Le Nazioni Unite hanno detto che, perché le elezioni siano credibili, devono essere registrati come minimo il 70% dei 10,5 milioni di votanti del paese. Ma all’inizio di Aprile solo il 15% di questo traguardo era stato raggiunto. Con le elezioni nazionali ora riprogrammate per Settembre, il governo ha detto questa settimana di voler proseguire il piano già annunciato di disarmo del 40% dei circa 100.000 combattenti attivi nelle milizie  private organizzate dai signori della guerra, come Dostum  e Khan.

Il portavoce del governo Jawed Ludin ha detto ai giornalisti “Crediamo che la ragione principale dei problemi che permangono sia la presenza delle milizie e la questione dell’esistenza dei signori della guerra”. Ma molti commentatori credono che il governo tirerà dei pugni piuttosto che rischiare troppo di aprire un conflitto

Le fazioni dei vari comandanti locali traggono la loro origine dalle milizie private mujahedin, create ed armate dalla CIA durante la sua lunga campagna contro il governo PDPA. I loro capi hanno passato gli ultimi due anni ricostruendo i loro potentati in competizione con il governo centrale. Dostum ha avuto una storia ancora più interessante: un tempo era un comandante chiave nell’esercito di Najibullah e molti credono che la sua defezione ai mujahedin segni il punto di svolta verso la distruzione del giovane governo popolare dell'Afganistan.

Un altro fattore profondamente destabilizzante è la prevalenza del commercio dell’oppio nella economia afgana. I papaveri dell’oppio, che a lungo hanno finanziato i signori della guerra, la gang di Gulbuddin nell’estremo oriente afgano, i Talebani e forse Al-Quaeda, sono sempre in piena fioritura. Lo scorso anno il commercio della droga ha prodotto più della metà del reddito nazionale del paese, con la coltivazione dell’oppio in 28 delle 32 province del paese, che produce più del 75% della produzione mondiale.

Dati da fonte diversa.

$ cat config.mk
export PLATFORM = sky130hd
export DESIGN_NAME = pin_gpio_and_signal_monitor
export DESIGN_NICKNAME = d
export VERILOG_FILES = /design/src/inc/pin_gpio_pkg.sv /design/src/design/pin_driver.sv /design/src/design/pin_gpio_and_signal_monitor.sv /design/src/design/signal_mux.sv
export VERILOG_INCLUDE_DIRS = /design/src /design/src/inc
export SDC_FILE = /design/constraint.sdc
export NUM_CORES = 1
export LEC_CHECK = 0
export BUFFER_PORTS_ARGS = -buffer_cell sky130_fd_sc_hd__buf_2
export CAP_MARGIN = 20
export CORE_ASPECT_RATIO = 1.2
export CORE_UTILIZATION = 45
export CTS_CLUSTER_SIZE = 8
export DETAILED_ROUTE_END_ITERATION = 6
export GPL_TIMING_DRIVEN = 0
export PLACE_DENSITY = 0.77
export SETUP_SLACK_MARGIN = 0.1
export SLEW_MARGIN = 20
export SYNTH_ARGS = -nofsm -noshare
export SYNTH_HDL_FRONTEND = slang
export SYNTH_HIERARCHICAL = 1
export SYNTH_SLANG_ARGS = --single-unit
$ cat constraint.sdc
create_clock -name clk -period 1.8 [get_ports clk]
set_clock_uncertainty 0.1 [all_clocks]
set_input_delay 0.27 -clock clk [delete_from_list [all_inputs] [get_ports clk]]
set_output_delay 0.27 -clock clk [all_outputs]
set_load 0.01 [all_outputs]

Gli esperti si aspettano che le terre destinate alla coltivazione del papavero crescano quest’anno del 30%.

Karzai ha ammonito che l’oppio “sta minando la stessa esistenza dello stato dell’Afganistan” e ha dichiarato una campagna totale contro ciò. Ma molti piccoli agricoltori, disperatamente poveri, si orientano verso questo raccolto perché rende di più di qualsiasi altra coltivazione che possano fare. Di nuovo, in vista dei disordini politici pre-elettorali, si prevede un’azione del governo.

La scorsa settimana il New York Times ha citato il politologo di nascita ugandese Mahmood Mamdani, che dice che il terrorismo di oggi trae origine dalla politica estera statunitense della guerra fredda. Mamdani sostiene che, dopo la guerra del Vietnam, gli US sono passati dall’intervento diretto contro il mondo socialista a supportare insurrezioni a basso livello di milizie private.

Mamdani ha scritto “In pratica è passata negli US la decisione di utilizzare o anche di coltivare il terrorismo nella guerra contro i regimi considerati filo sovietici, tanto che il più noto terrorista istruito dalla CIA è Ben Laden. Il danno reale che la CIA ha prodotto non è stato il fornire armi e denaro ma la privatizzazione dell’informazione su come produrre e diffondere violenza e la formazione di milizie private capaci di creare terrore”.